SOURCE MATERIAL.

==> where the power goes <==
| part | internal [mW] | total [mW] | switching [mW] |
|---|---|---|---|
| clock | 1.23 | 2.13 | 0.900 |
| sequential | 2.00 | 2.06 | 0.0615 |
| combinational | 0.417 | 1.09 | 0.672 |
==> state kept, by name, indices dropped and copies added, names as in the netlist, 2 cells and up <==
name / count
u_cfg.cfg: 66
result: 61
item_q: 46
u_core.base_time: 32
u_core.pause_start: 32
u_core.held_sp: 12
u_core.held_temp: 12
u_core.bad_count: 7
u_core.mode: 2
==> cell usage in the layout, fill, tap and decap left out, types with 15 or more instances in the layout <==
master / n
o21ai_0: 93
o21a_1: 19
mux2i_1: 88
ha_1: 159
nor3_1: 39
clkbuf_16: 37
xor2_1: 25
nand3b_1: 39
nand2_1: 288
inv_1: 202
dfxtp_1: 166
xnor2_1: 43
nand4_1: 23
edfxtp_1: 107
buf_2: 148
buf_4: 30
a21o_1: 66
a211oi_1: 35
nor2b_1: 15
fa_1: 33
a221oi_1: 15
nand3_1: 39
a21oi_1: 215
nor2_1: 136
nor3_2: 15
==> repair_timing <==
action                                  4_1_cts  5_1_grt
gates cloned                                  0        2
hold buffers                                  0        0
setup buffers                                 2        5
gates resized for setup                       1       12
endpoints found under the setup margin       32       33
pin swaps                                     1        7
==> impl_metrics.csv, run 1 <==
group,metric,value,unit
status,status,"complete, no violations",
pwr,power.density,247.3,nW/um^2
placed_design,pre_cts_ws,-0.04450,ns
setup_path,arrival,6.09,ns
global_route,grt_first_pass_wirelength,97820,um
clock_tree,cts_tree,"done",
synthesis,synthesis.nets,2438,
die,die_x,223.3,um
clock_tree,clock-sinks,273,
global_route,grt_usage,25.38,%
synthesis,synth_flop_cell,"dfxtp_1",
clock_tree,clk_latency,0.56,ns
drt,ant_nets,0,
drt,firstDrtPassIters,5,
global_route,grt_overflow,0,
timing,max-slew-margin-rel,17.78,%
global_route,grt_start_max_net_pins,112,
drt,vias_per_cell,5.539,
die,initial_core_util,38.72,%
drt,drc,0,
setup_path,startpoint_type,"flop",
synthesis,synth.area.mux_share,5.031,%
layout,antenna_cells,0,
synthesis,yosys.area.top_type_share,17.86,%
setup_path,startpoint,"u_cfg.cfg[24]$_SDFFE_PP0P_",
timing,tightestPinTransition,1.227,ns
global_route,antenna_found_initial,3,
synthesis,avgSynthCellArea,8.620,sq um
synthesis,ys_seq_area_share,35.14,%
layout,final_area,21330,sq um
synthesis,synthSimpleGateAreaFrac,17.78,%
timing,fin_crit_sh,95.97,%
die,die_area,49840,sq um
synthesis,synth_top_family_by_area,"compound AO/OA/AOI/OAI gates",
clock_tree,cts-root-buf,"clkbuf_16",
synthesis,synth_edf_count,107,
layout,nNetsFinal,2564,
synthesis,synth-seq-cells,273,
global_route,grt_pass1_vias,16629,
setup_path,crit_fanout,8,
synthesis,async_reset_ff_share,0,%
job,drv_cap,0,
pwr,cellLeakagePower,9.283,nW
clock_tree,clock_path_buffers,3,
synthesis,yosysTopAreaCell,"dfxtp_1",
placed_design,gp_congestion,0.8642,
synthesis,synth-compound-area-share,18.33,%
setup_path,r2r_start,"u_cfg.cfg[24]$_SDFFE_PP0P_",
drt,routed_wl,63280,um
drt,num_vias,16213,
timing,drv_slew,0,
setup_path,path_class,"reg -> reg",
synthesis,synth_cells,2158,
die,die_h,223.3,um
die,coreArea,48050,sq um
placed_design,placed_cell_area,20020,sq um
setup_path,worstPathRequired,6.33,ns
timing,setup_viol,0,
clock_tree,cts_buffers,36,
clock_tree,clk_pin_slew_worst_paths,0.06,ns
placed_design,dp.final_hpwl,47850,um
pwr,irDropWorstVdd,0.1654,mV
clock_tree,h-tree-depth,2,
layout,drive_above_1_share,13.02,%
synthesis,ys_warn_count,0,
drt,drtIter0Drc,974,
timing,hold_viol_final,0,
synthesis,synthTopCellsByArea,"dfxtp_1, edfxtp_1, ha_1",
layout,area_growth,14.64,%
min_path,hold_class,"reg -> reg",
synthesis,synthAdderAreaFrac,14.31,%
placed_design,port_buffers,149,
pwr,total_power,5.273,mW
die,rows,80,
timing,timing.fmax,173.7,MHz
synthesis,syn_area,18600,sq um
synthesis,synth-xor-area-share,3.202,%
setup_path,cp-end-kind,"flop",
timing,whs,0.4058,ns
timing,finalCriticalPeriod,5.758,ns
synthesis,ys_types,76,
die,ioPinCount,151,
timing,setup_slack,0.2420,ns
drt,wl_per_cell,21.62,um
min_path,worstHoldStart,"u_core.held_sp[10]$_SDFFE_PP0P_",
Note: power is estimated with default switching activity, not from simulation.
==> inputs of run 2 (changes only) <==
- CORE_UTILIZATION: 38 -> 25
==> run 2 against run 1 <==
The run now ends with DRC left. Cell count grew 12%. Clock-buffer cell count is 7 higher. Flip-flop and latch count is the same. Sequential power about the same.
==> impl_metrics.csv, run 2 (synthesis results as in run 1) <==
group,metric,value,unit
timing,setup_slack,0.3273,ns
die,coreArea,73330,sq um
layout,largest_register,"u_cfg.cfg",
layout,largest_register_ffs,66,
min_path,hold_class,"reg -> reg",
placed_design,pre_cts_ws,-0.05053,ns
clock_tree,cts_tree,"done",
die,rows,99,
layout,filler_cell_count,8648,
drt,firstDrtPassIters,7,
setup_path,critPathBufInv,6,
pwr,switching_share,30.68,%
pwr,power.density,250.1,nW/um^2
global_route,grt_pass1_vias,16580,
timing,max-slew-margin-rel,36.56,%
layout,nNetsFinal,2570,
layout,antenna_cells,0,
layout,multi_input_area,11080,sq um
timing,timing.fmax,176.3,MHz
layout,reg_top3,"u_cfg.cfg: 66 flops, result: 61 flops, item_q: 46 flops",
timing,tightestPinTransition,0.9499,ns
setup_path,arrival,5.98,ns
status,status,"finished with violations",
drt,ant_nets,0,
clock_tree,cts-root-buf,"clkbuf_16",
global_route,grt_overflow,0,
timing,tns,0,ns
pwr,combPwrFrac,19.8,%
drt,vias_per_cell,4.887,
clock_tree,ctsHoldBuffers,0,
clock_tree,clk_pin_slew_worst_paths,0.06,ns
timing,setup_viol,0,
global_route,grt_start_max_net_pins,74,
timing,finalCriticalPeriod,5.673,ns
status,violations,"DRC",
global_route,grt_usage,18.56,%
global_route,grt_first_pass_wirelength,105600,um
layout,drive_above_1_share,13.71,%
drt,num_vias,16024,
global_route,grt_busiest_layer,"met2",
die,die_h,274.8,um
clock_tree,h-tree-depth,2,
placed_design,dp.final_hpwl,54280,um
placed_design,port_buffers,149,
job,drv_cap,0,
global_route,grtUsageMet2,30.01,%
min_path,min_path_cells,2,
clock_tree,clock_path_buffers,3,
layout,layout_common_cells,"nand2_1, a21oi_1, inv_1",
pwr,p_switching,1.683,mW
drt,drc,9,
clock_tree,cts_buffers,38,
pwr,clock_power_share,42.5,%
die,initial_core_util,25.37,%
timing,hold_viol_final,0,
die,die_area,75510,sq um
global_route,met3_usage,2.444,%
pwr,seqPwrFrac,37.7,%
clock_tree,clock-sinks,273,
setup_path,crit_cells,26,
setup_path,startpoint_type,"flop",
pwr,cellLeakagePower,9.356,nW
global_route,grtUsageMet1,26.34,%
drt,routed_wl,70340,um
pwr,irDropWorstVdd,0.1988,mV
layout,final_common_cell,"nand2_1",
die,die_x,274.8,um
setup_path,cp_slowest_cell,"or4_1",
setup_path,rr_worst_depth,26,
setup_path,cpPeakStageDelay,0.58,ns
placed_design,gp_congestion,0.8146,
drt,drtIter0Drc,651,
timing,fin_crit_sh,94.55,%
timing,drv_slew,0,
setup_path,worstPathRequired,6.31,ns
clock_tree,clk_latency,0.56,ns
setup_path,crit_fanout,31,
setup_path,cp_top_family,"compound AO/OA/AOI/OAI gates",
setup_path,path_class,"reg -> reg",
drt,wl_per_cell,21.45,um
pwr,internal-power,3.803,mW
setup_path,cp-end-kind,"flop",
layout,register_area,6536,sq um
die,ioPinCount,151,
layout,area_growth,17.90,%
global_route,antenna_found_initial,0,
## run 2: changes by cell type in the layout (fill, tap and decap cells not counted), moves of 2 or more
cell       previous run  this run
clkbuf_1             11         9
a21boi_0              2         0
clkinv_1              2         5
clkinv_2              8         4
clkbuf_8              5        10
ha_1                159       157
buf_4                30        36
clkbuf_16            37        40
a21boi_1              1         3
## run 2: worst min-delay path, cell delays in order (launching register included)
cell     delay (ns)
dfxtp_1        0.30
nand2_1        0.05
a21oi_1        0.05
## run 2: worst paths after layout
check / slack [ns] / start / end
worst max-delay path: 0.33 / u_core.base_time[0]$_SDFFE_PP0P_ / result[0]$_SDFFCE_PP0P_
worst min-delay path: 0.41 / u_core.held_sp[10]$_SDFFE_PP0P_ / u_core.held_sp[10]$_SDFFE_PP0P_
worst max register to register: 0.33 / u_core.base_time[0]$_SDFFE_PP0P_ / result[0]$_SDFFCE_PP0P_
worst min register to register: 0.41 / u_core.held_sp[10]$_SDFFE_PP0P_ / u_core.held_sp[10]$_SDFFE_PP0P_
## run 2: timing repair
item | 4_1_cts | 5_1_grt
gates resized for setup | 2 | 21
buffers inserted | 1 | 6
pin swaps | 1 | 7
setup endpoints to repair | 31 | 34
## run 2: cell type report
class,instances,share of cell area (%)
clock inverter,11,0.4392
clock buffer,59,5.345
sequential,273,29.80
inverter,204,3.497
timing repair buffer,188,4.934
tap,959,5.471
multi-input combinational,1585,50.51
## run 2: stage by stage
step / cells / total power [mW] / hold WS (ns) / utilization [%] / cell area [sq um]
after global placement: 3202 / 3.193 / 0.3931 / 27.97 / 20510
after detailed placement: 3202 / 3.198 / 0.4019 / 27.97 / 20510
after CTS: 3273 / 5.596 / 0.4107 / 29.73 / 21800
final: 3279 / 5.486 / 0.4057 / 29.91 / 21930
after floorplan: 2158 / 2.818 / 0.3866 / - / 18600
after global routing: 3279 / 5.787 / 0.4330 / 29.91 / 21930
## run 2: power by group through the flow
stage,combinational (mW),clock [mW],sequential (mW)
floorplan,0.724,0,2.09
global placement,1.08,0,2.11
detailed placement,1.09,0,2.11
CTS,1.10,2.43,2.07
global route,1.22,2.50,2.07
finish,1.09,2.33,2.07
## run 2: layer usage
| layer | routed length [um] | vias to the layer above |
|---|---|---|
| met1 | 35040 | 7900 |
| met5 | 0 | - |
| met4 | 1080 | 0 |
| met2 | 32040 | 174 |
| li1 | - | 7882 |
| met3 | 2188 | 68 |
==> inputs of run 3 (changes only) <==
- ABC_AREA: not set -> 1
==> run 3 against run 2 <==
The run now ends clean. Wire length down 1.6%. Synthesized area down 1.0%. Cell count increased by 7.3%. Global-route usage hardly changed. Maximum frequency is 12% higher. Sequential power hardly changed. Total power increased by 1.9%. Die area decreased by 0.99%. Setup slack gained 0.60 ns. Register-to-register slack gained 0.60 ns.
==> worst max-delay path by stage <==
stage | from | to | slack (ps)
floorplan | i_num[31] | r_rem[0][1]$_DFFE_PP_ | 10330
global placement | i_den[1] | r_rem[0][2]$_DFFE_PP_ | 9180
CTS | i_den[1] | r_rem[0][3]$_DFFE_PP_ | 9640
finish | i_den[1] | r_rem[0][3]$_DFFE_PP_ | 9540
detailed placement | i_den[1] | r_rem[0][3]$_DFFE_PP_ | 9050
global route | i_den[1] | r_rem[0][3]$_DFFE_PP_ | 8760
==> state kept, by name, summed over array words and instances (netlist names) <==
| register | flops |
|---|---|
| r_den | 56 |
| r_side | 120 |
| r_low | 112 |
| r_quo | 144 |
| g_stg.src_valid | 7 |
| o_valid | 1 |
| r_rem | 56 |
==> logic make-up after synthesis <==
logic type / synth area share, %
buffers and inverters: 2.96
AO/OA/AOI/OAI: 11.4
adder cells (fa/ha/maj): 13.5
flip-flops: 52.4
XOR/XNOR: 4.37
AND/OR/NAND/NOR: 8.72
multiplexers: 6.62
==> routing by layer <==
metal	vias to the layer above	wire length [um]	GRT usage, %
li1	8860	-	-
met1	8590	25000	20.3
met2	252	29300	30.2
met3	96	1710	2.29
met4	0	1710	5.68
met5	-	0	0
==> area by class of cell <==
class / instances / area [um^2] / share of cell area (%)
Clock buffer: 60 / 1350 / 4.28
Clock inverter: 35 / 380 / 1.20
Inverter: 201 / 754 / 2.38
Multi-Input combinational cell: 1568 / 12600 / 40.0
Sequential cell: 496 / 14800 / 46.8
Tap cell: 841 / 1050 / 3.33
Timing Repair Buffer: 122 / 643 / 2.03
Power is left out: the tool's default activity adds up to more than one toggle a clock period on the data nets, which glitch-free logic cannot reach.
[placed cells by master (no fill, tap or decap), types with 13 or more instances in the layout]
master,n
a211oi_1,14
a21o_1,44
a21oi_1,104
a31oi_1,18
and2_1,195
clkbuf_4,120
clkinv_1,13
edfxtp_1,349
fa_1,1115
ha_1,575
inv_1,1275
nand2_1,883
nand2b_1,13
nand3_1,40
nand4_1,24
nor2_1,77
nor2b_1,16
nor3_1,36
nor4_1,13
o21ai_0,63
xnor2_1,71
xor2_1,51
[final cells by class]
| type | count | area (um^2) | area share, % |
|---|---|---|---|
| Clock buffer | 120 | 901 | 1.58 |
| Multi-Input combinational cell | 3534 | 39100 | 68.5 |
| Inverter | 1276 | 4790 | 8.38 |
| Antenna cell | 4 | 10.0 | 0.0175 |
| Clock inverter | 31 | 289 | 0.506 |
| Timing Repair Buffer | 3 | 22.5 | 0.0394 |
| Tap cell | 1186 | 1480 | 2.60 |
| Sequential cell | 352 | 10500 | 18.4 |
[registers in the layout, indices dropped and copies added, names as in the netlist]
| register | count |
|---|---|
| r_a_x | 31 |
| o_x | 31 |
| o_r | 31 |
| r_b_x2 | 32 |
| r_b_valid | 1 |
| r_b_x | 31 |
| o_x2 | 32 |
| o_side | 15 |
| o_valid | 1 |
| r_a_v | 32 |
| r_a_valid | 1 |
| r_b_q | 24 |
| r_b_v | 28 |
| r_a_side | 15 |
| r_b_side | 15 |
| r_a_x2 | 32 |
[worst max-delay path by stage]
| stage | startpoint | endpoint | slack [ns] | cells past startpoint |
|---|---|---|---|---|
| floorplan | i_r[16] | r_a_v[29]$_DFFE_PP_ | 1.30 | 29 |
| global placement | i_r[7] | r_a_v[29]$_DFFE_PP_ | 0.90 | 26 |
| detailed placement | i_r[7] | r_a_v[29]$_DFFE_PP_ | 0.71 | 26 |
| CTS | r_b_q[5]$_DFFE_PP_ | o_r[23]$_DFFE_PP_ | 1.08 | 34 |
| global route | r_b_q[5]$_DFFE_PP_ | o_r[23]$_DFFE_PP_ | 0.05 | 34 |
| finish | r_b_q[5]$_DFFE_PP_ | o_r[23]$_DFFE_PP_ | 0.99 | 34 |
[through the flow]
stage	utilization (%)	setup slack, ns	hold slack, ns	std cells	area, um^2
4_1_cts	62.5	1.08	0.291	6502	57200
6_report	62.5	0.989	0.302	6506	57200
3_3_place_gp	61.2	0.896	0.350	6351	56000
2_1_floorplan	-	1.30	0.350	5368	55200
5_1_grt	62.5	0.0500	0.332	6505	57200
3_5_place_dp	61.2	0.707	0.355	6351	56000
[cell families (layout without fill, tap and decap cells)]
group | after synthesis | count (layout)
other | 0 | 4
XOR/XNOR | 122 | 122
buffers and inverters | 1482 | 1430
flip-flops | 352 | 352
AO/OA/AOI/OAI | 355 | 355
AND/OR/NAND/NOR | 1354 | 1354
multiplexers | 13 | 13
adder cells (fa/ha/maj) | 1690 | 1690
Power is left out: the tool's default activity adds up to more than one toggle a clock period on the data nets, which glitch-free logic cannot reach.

PROBLEM TO SOLVE. Return, word for word, every line from the top of the entries down to the line that holds "u_core.mode: 2", both included.

SOLUTION BELOW.
==> where the power goes <==
| part | internal [mW] | total [mW] | switching [mW] |
|---|---|---|---|
| clock | 1.23 | 2.13 | 0.900 |
| sequential | 2.00 | 2.06 | 0.0615 |
| combinational | 0.417 | 1.09 | 0.672 |
==> state kept, by name, indices dropped and copies added, names as in the netlist, 2 cells and up <==
name / count
u_cfg.cfg: 66
result: 61
item_q: 46
u_core.base_time: 32
u_core.pause_start: 32
u_core.held_sp: 12
u_core.held_temp: 12
u_core.bad_count: 7
u_core.mode: 2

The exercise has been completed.